How do you multiply\[\left( 1+3i \right)\left( -4-7i \right)\left( 6-5i \right)\]?

Answer 1

Hint: In the given question, we have been asked to multiply an expression given. In order to solve the question, first we need to multiply any two of the brackets together and the result with the third bracket. To multiply we use the distributive property of multiplication over addition and subtraction i.e. \[a\times \left( b\pm c \right)=\left( a\times b \right)\pm \left( a\times c \right)\] to simplify the given expression. We will need to use the distributive property of multiplicative over summation or subtraction.

Formula used:
Distributive property of multiplication over addition and subtraction states that the product of a number say ‘a’ with product of two numbers, say ‘b’ and ‘c’ is equal to the addition or subtraction of products of the number ‘a’ multiplied separately with ‘b’ and ‘c’:
\[a\times \left( b\pm c \right)=ab\pm ac\]

Complete step by step solution:
We have given that,
\[\Rightarrow \left( 1+3i \right)\left( -4-7i \right)\left( 6-5i \right)\]
Taking,
\[\Rightarrow \left( 1+3i \right)\left( -4-7i \right)\]
Using the distributive property of multiplication over subtraction, i.e. when a number is multiplied by the subtraction of numbers.
\[\Rightarrow a\times \left( b-c \right)=\left( a\times b \right)-\left( a\times c \right)\]
Open the brackets in the given expression, we get
\[\Rightarrow \left( 1+3i \right)\left( -4-7i \right)=1\left( -4-7i \right)+3i\left( -4-7i \right)\]
Applying the distributive property in the above expression, we get
\[\Rightarrow \left( 1\times \left( -4 \right) \right)-\left( 1\times 7i \right)+\left( 3i\times \left( -4 \right) \right)-\left( 3i\times 7i \right)\]
Simplifying the above expression, we get
\[\Rightarrow -4-7i-12i-21{{i}^{2}}\]
Putting the value of \[{{i}^{2}}=-1\] in the above expression,
\[\Rightarrow -4-7i-12i-21\times \left( -1 \right)\]
\[\Rightarrow -4-7i-12i+21\]
Simplifying the numbers in the above expression, we get
\[\Rightarrow 17-7i-12i\]
Combining the like terms, we get
\[\Rightarrow 17-19i\]
Now, we multiply \[\left( 17-19i \right)\left( 6-5i \right)\]
Similarly,
\[\Rightarrow \left( 17-19i \right)\left( 6-5i \right)=17\left( 6-5i \right)-19i\left( 6-5i \right)\]
\[\Rightarrow \left( 17\times 6 \right)-\left( 17\times 5i \right)-\left( \left( 19i\times 6 \right)-\left( 19i\times 5i \right) \right)\]
Simplifying the above, we get
\[\Rightarrow 102-85i-114i+95{{i}^{2}}\]
Putting the value of \[{{i}^{2}}=-1\] in the above expression,
\[\Rightarrow 102-85i-114+95\times \left( -1 \right)\]
\[\Rightarrow 102-199i-95\]
Simplifying the numbers, we get
\[\Rightarrow 7-199i\]
Thus,
\[\Rightarrow \left( 1+3i \right)\left( -4-7i \right)\left( 6-5i \right)=7-199i\]

Therefore, the product of \[\left( 1+3i \right)\left( -4-7i \right)\left( 6-5i \right)\] using distributive property of multiplication is equal to \[7-199i\]. It is the required answer.

Note: To solve these types of questions, we need to know there are 4 properties for the arithmetic operation called closure, commutative, associative and distributive.

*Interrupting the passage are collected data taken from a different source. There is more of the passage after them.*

==> flow/design.v <==
`timescale 1ns/1ns
module dma_ahb_fifo_sync_small
     #(parameter FDW =32,   
                 FAW =4,   
                 FULN=4)   
(
       input   wire           rst  
     , input   wire           clr  
     , input   wire           clk
     , output  wire           wr_rdy
     , input   wire           wr_vld
     , input   wire [FDW-1:0] wr_din
     , input   wire           rd_rdy
     , output  wire           rd_vld
     , output  wire [FDW-1:0] rd_dout
     , output  wire           full
     , output  wire           empty
     , output  wire           fullN   
     , output  wire           emptyN  
     , output  reg  [FAW:0]   rd_cnt  
     , output  wire [FAW:0]   wr_cnt  
);
   localparam FDT = 1<<FAW;
   reg  [FAW:0]   fifo_head;  
   reg  [FAW:0]   fifo_tail;  
   reg  [FAW:0]   next_tail;
   reg  [FAW:0]   next_head;
   wire [FAW-1:0] read_addr = (rd_vld&rd_rdy) ? next_head[FAW-1:0]
                                              : fifo_head[FAW-1:0];
   always @(posedge clk or posedge rst) begin
      if (rst) begin
          fifo_tail <= 0;
          next_tail <= 1;
      end else if (clr) begin
          fifo_tail <= 0;
          next_tail <= 1;
      end else begin
          if (!full && wr_vld) begin
              fifo_tail <= next_tail;
              next_tail <= next_tail + 1;
          end 
      end
   end
   always @(posedge clk or posedge rst) begin
      if (rst) begin
          fifo_head <= 0;
          next_head <= 1;
      end else if (clr) begin
          fifo_head <= 0;
          next_head <= 1;
      end else begin
          if (!empty && rd_rdy) begin
              fifo_head <= next_head;
              next_head <= next_head + 1;
          end
      end
   end
   assign  wr_cnt = FDT-rd_cnt;
   always @(posedge clk or posedge rst) begin
      if (rst) begin
         rd_cnt <= 0;
      end else if (clr) begin
         rd_cnt <= 0;
      end else begin
         if (wr_vld&&!full&&(!rd_rdy||(rd_rdy&&empty))) begin
             rd_cnt <= rd_cnt + 1;
         end else
         if (rd_rdy&&!empty&&(!wr_vld||(wr_vld&&full))) begin
             rd_cnt <= rd_cnt - 1;
         end
      end
   end
   assign rd_vld = ~empty;
   assign wr_rdy = ~full;
   assign empty  = (fifo_head == fifo_tail);
   assign full   = (rd_cnt>=FDT);
   assign fullN  = (rd_cnt>=(FDT-FULN));
   assign emptyN = (rd_cnt<=FULN);
   reg [FDW-1:0] Mem [0:FDT-1];
   assign rd_dout  = Mem[fifo_head[FAW-1:0]];
   always @(posedge clk) begin
       if (!full && wr_vld) begin
           Mem[fifo_tail[FAW-1:0]] <= wr_din;
       end
   end
endmodule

The distributive property of multiplication requires one more operation either addition or subtraction. We know that the Distributive property of multiplication over addition and subtraction states that the when a number is multiplied by a summation or subtractions of numbers. We can solve this question by expanding the second bracket first, we will get the same answer.